Task details
The records below are split into lines. How many of those lines contain the string "freeze"? Reply with the number only.

*** Opening of Source data ***

## src/source/rvseed_consts.svh

```systemverilog
`ifndef RVSEED_CONSTS_SVH
`define RVSEED_CONSTS_SVH

// datapath widths fixed by RV32I
`define CPU_WIDTH          32
`define REG_ADDR_WIDTH     5
`define OPCODE_WIDTH       7
`define FUNCT3_WIDTH       3
`define FUNCT7_WIDTH       7

// major opcodes
`define INST_TYPE_R        7'b0110011
`define INST_TYPE_I        7'b0010011
`define INST_TYPE_B        7'b1100011
`define INST_JAL           7'b1101111
`define INST_JALR          7'b1100111
`define INST_LUI           7'b0110111
`define INST_AUIPC         7'b0010111
`define INST_SYSTEM        7'b1110011

// funct3 / funct7 codes
`define INST_ADD_SUB       3'b000
`define INST_ADDI          3'b000
`define INST_BNE           3'b001
`define INST_JALR_F3       3'b000
`define FUNCT7_INST_A      7'b0000000    // add
`define FUNCT7_INST_B      7'b0100000    // sub

// alu operation
`define ALU_OP_WIDTH       2
`define ALU_ADD            2'd0
`define ALU_SUB            2'd1
`define ALU_JALR           2'd2

// immediate format
`define IMM_GEN_OP_WIDTH   2
`define IMM_GEN_I          2'd0
`define IMM_GEN_B          2'd1
`define IMM_GEN_U          2'd2
`define IMM_GEN_J          2'd3

// writeback / operand source
`define ALU_SRC_WIDTH      2
`define ALU_SRC_REG        2'd0
`define ALU_SRC_IMM        2'd1
`define ALU_SRC_FOUR_PC    2'd2
`define ALU_SRC_IMM_PC     2'd3

`define EBREAK_WORD        32'h0010_0073
`define RESET_PC           32'h0000_0000

`endif

```

## src/source/rvseed_pkg.sv

```systemverilog
`default_nettype none

`include "rvseed_consts.svh"

package rvseed_pkg;

    typedef struct packed {
        logic [`FUNCT7_WIDTH-1:0]   funct7;
        logic [`REG_ADDR_WIDTH-1:0] rs2;
        logic [`REG_ADDR_WIDTH-1:0] rs1;
        logic [`FUNCT3_WIDTH-1:0]   funct3;
        logic [`REG_ADDR_WIDTH-1:0] rd;
        logic [`OPCODE_WIDTH-1:0]   opcode;
    } r_fmt_t;

    typedef struct packed {
        logic [11:0]                imm12;
        logic [`REG_ADDR_WIDTH-1:0] rs1;
        logic [`FUNCT3_WIDTH-1:0]   funct3;
        logic [`REG_ADDR_WIDTH-1:0] rd;
        logic [`OPCODE_WIDTH-1:0]   opcode;
    } i_fmt_t;

    typedef struct packed {
        logic                       imm12;      // sign bit
        logic [5:0]                 imm10_5;
        logic [`REG_ADDR_WIDTH-1:0] rs2;
        logic [`REG_ADDR_WIDTH-1:0] rs1;
        logic [`FUNCT3_WIDTH-1:0]   funct3;
        logic [3:0]                 imm4_1;
        logic                       imm11;
        logic [`OPCODE_WIDTH-1:0]   opcode;
    } b_fmt_t;

    typedef struct packed {
        logic [19:0]                imm20;
        logic [`REG_ADDR_WIDTH-1:0] rd;
        logic [`OPCODE_WIDTH-1:0]   opcode;
    } u_fmt_t;

    typedef struct packed {
        logic                       imm20;      // sign bit
        logic [9:0]                 imm10_1;
        logic                       imm11;
        logic [7:0]                 imm19_12;
        logic [`REG_ADDR_WIDTH-1:0] rd;
        logic [`OPCODE_WIDTH-1:0]   opcode;
    } j_fmt_t;

    // one word, five views
    typedef union packed {
        r_fmt_t r_fmt;
        i_fmt_t i_fmt;
        b_fmt_t b_fmt;
        u_fmt_t u_fmt;
        j_fmt_t j_fmt;
    } inst_t;

    typedef struct packed {
        logic                          branch;
        logic                          jump;
        logic                          reg_wen;
        logic [`REG_ADDR_WIDTH-1:0]    reg_waddr;
        logic [`REG_ADDR_WIDTH-1:0]    reg1_raddr;
        logic [`REG_ADDR_WIDTH-1:0]    reg2_raddr;
        logic [`IMM_GEN_OP_WIDTH-1:0]  imm_gen_op;
        logic [`ALU_OP_WIDTH-1:0]      alu_op;
        logic [`ALU_SRC_WIDTH-1:0]     alu_src_sel;
    } ctrl_t;

    // fetch to execute register
    typedef struct packed {
        logic                   valid;
        logic [`CPU_WIDTH-1:0]  pc;
        inst_t                  inst;
    } fetch_t;

endpackage

`default_nettype wire

```

## src/source/ctrl.sv

```systemverilog
`timescale 1ns/1ps
`default_nettype none

`include "rvseed_consts.svh"

module ctrl import rvseed_pkg::*; (
    input  inst_t inst,         // instruction in execute
    output ctrl_t c,            // decoded control
    output logic  illegal,      // no supported encoding
    output logic  is_ebreak     // exact ebreak word
);

    logic [`OPCODE_WIDTH-1:0]   opcode;
    logic [`FUNCT3_WIDTH-1:0]   funct3;
    logic [`FUNCT7_WIDTH-1:0]   funct7;
    logic [`REG_ADDR_WIDTH-1:0] rd;
    logic [`REG_ADDR_WIDTH-1:0] rs1;
    logic [`REG_ADDR_WIDTH-1:0] rs2;

    assign opcode = inst.r_fmt.opcode;
    assign funct3 = inst.r_fmt.funct3;
    assign funct7 = inst.r_fmt.funct7;
    assign rd     = inst.r_fmt.rd;
    assign rs1    = inst.r_fmt.rs1;
    assign rs2    = inst.r_fmt.rs2;

    assign is_ebreak = (inst == `EBREAK_WORD);

    always_comb begin
        c.branch      = 1'b0;
        c.jump        = 1'b0;
        c.reg_wen     = 1'b0;
        c.reg_waddr   = '0;
        c.reg1_raddr  = '0;
        c.reg2_raddr  = '0;
        c.imm_gen_op  = `IMM_GEN_I;
        c.alu_op      = `ALU_ADD;
        c.alu_src_sel = `ALU_SRC_REG;
        illegal       = 1'b0;
        case (opcode)
            `INST_TYPE_R: begin
                c.reg_wen    = 1'b1;
                c.reg1_raddr = rs1;
                c.reg2_raddr = rs2;
                c.reg_waddr  = rd;
                if (funct3 != `INST_ADD_SUB)
                    illegal = 1'b1;
                else if (funct7 == `FUNCT7_INST_A)
                    c.alu_op = `ALU_ADD;
                else if (funct7 == `FUNCT7_INST_B)
                    c.alu_op = `ALU_SUB;
                else
                    illegal = 1'b1;
            end
            `INST_TYPE_I: begin
                c.reg_wen     = 1'b1;
                c.reg1_raddr  = rs1;
                c.reg_waddr   = rd;
                c.alu_src_sel = `ALU_SRC_IMM;
                if (funct3 != `INST_ADDI)
                    illegal = 1'b1;
            end
            `INST_TYPE_B: begin
                c.reg1_raddr = rs1;
                c.reg2_raddr = rs2;
                c.imm_gen_op = `IMM_GEN_B;
                c.alu_op     = `ALU_SUB;   // nonzero difference means ne
                if (funct3 == `INST_BNE)
                    c.branch = 1'b1;
                else
                    illegal = 1'b1;
            end
            `INST_JAL: begin
                c.jump        = 1'b1;
                c.reg_wen     = 1'b1;
                c.reg_waddr   = rd;
                c.imm_gen_op  = `IMM_GEN_J;
                c.alu_src_sel = `ALU_SRC_FOUR_PC;  // link pc+4
            end
            `INST_JALR: begin
                c.jump        = 1'b1;
                c.reg_wen     = 1'b1;
                c.reg1_raddr  = rs1;               // target base
                c.reg_waddr   = rd;
                c.alu_op      = `ALU_JALR;
                c.alu_src_sel = `ALU_SRC_FOUR_PC;
                if (funct3 != `INST_JALR_F3)
                    illegal = 1'b1;
            end
            `INST_LUI: begin
                c.reg_wen     = 1'b1;
                c.reg_waddr   = rd;
                c.imm_gen_op  = `IMM_GEN_U;
                c.alu_src_sel = `ALU_SRC_IMM;      // x0 + imm
            end
            `INST_AUIPC: begin
                c.reg_wen     = 1'b1;
                c.reg_waddr   = rd;
                c.imm_gen_op  = `IMM_GEN_U;
                c.alu_src_sel = `ALU_SRC_IMM_PC;   // pc + imm
            end
            `INST_SYSTEM: begin
                if (!is_ebreak)
                    illegal = 1'b1;                // only ebreak handled
            end
            default: illegal = 1'b1;
        endcase
        // unknown words must not touch state or the pc
        if (illegal) begin
            c.reg_wen = 1'b0;
            c.branch  = 1'b0;
            c.jump    = 1'b0;
        end
    end

endmodule

`default_nettype wire

```

## src/source/imm_gen.sv

```systemverilog
`timescale 1ns/1ps
`default_nettype none

`include "rvseed_consts.svh"

module imm_gen import rvseed_pkg::*; (
    input  inst_t                         inst,
    input  logic [`IMM_GEN_OP_WIDTH-1:0]  imm_gen_op,
    output logic [`CPU_WIDTH-1:0]         imm
);

    logic [`CPU_WIDTH-1:0] imm_i;
    logic [`CPU_WIDTH-1:0] imm_b;
    logic [`CPU_WIDTH-1:0] imm_u;
    logic [`CPU_WIDTH-1:0] imm_j;

    assign imm_i = {{20{inst.i_fmt.imm12[11]}}, inst.i_fmt.imm12};

    assign imm_b = {{20{inst.b_fmt.imm12}},
                    inst.b_fmt.imm11,
                    inst.b_fmt.imm10_5,
                    inst.b_fmt.imm4_1,
                    1'b0};                    // halfword offset

    assign imm_u = {inst.u_fmt.imm20, 12'b0};

    assign imm_j = {{12{inst.j_fmt.imm20}},
                    inst.j_fmt.imm19_12,
                    inst.j_fmt.imm11,
                    inst.j_fmt.imm10_1,
                    1'b0};

    always_comb begin
        case (imm_gen_op)
            `IMM_GEN_I: imm = imm_i;
            `IMM_GEN_B: imm = imm_b;
            `IMM_GEN_U: imm = imm_u;
            default:    imm = imm_j;
        endcase
    end

endmodule

`default_nettype wire

```

## src/source/regfile.sv

```systemverilog
`timescale 1ns/1ps
`default_nettype none

`include "rvseed_consts.svh"

module regfile (
    input  logic                         clk,
    input  logic                         arst_n,
    input  logic                         wen,
    input  logic [`REG_ADDR_WIDTH-1:0]   waddr,
    input  logic [`CPU_WIDTH-1:0]        wdata,
    input  logic [`REG_ADDR_WIDTH-1:0]   raddr1,
    input  logic [`REG_ADDR_WIDTH-1:0]   raddr2,
    output logic [`CPU_WIDTH-1:0]        rdata1,
    output logic [`CPU_WIDTH-1:0]        rdata2
);

    logic [`CPU_WIDTH-1:0] regs [1:31];   // x0 has no storage

    always_ff @(posedge clk or negedge arst_n) begin
        if (!arst_n) begin
            for (int i = 1; i < 32; i++) begin
                regs[i] <= '0;
            end
        end else if (wen && waddr != '0) begin
            regs[waddr] <= wdata;
        end
    end

    // plain reads, no write bypass needed in two stages
    assign rdata1 = (raddr1 == '0) ? '0 : regs[raddr1];
    assign rdata2 = (raddr2 == '0) ? '0 : regs[raddr2];

endmodule

`default_nettype wire

```

## src/source/exec_unit.sv

```systemverilog
`timescale 1ns/1ps
`default_nettype none

`include "rvseed_consts.svh"

module exec_unit import rvseed_pkg::*; (
    input  ctrl_t                  c,
    input  logic [`CPU_WIDTH-1:0]  pc,
    input  logic [`CPU_WIDTH-1:0]  imm,
    input  logic [`CPU_WIDTH-1:0]  rdata1,
    input  logic [`CPU_WIDTH-1:0]  rdata2,
    output logic [`CPU_WIDTH-1:0]  wb_data,
    output logic                   redirect,
    output logic [`CPU_WIDTH-1:0]  redirect_pc
);

    logic [`CPU_WIDTH-1:0] op_b;
    logic [`CPU_WIDTH-1:0] alu_sum;
    logic [`CPU_WIDTH-1:0] alu_diff;
    logic [`CPU_WIDTH-1:0] alu_res;
    logic [`CPU_WIDTH-1:0] pc_imm;
    logic [`CPU_WIDTH-1:0] pc_four;

    assign op_b     = (c.alu_src_sel == `ALU_SRC_REG) ? rdata2 : imm;
    assign alu_sum  = rdata1 + op_b;
    assign alu_diff = rdata1 - op_b;
    assign pc_imm   = pc + imm;        // auipc, branch and jal target
    assign pc_four  = pc + 32'd4;      // link address

    always_comb begin
        case (c.alu_op)
            `ALU_SUB:  alu_res = alu_diff;
            `ALU_JALR: alu_res = {alu_sum[`CPU_WIDTH-1:1], 1'b0};
            default:   alu_res = alu_sum;
        endcase
    end

    always_comb begin
        case (c.alu_src_sel)
            `ALU_SRC_FOUR_PC: wb_data = pc_four;
            `ALU_SRC_IMM_PC:  wb_data = pc_imm;
            default:          wb_data = alu_res;
        endcase
    end

    assign redirect    = c.jump | (c.branch & (|alu_res));   // bne taken
    assign redirect_pc = (c.alu_op == `ALU_JALR) ? alu_res : pc_imm;

endmodule

`default_nettype wire

```

## src/source/fetch_stage.sv

```systemverilog
`timescale 1ns/1ps
`default_nettype none

`include "rvseed_consts.svh"

module fetch_stage import rvseed_pkg::*; (
    input  logic                   clk,
    input  logic                   arst_n,
    input  logic [`CPU_WIDTH-1:0]  inst_data,     // combinational imem data
    input  logic                   redirect,
    input  logic [`CPU_WIDTH-1:0]  redirect_pc,
    input  logic                   freeze,        // halt or illegal
    output logic [`CPU_WIDTH-1:0]  inst_addr,
    output fetch_t                 fet
);

    logic [`CPU_WIDTH-1:0] pc;
    logic                  fet_valid;
    logic [`CPU_WIDTH-1:0] fet_pc;
    inst_t                 fet_inst;

    always_ff @(posedge clk or negedge arst_n) begin
        if (!arst_n) begin
            pc        <= `RESET_PC;
            fet_valid <= 1'b0;
        end else if (!freeze) begin
            if (redirect) begin
                pc        <= redirect_pc;
                fet_valid <= 1'b0;          // flush the wrong-path word
            end else begin
                pc        <= pc + 32'd4;
                fet_valid <= 1'b1;
            end
        end
    end

    always_ff @(posedge clk) begin
        if (!freeze) begin
            fet_pc   <= pc;
            fet_inst <= inst_data;
        end
    end

    assign inst_addr = pc;

    assign fet.valid = fet_valid;
    assign fet.pc    = fet_pc;
    assign fet.inst  = fet_inst;

endmodule

`default_nettype wire

```

## src/source/rvseed_core.sv

```systemverilog
`timescale 1ns/1ps
`default_nettype none

`include "rvseed_consts.svh"

module rvseed_core import rvseed_pkg::*; (
    input  logic                         clk,
    input  logic                         arst_n,
    input  logic [`CPU_WIDTH-1:0]        inst_data,
    output logic [`CPU_WIDTH-1:0]        inst_addr,
    output logic                         retire_valid,
    output logic [`CPU_WIDTH-1:0]        retire_pc,
    output logic [`REG_ADDR_WIDTH-1:0]   retire_rd,
    output logic                         retire_wen,
    output logic [`CPU_WIDTH-1:0]        retire_data,
    output logic                         halt,
    output logic                         illegal
);

    fetch_t                 fet;
    ctrl_t                  c;
    logic                   dec_illegal;
    logic                   is_ebreak;
    logic [`CPU_WIDTH-1:0]  imm;
    logic [`CPU_WIDTH-1:0]  rdata1;
    logic [`CPU_WIDTH-1:0]  rdata2;
    logic [`CPU_WIDTH-1:0]  wb_data;
    logic                   ex_redirect;
    logic [`CPU_WIDTH-1:0]  redirect_pc;
    logic                   ex_valid;
    logic                   freeze;

    assign ex_valid = fet.valid & ~halt & ~illegal;   // nothing executes once stopped
    // stop the pc in the same edge the ebreak or bad word executes
    assign freeze   = halt | illegal | (ex_valid & (is_ebreak | dec_illegal));

    always_ff @(posedge clk or negedge arst_n) begin
        if (!arst_n) begin
            halt    <= 1'b0;
            illegal <= 1'b0;
        end else if (ex_valid) begin
            if (is_ebreak)
                halt <= 1'b1;
            if (dec_illegal)
                illegal <= 1'b1;
        end
    end

    fetch_stage u_fetch (
        .clk         (clk),
        .arst_n      (arst_n),
        .inst_data   (inst_data),
        .redirect    (ex_valid & ex_redirect),
        .redirect_pc (redirect_pc),
        .freeze      (freeze),
        .inst_addr   (inst_addr),
        .fet         (fet)
    );

    ctrl u_ctrl (
        .inst      (fet.inst),
        .c         (c),
        .illegal   (dec_illegal),
        .is_ebreak (is_ebreak)
    );

    imm_gen u_imm_gen (
        .inst       (fet.inst),
        .imm_gen_op (c.imm_gen_op),
        .imm        (imm)
    );

    regfile u_regfile (
        .clk    (clk),
        .arst_n (arst_n),
        .wen    (ex_valid & c.reg_wen),
        .waddr  (c.reg_waddr),
        .wdata  (wb_data),
        .raddr1 (c.reg1_raddr),
        .raddr2 (c.reg2_raddr),
        .rdata1 (rdata1),
        .rdata2 (rdata2)
    );

    exec_unit u_exec (
        .c           (c),
        .pc          (fet.pc),
        .imm         (imm),
        .rdata1      (rdata1),
        .rdata2      (rdata2),
        .wb_data     (wb_data),
        .redirect    (ex_redirect),
        .redirect_pc (redirect_pc)
    );

    assign retire_valid = ex_valid;
    assign retire_pc    = fet.pc;
    assign retire_rd    = c.reg_waddr;
    assign retire_wen   = ex_valid & c.reg_wen;
    assign retire_data  = wb_data;

endmodule

`default_nettype wire

```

*** Close of Source data ***

Solved problem
6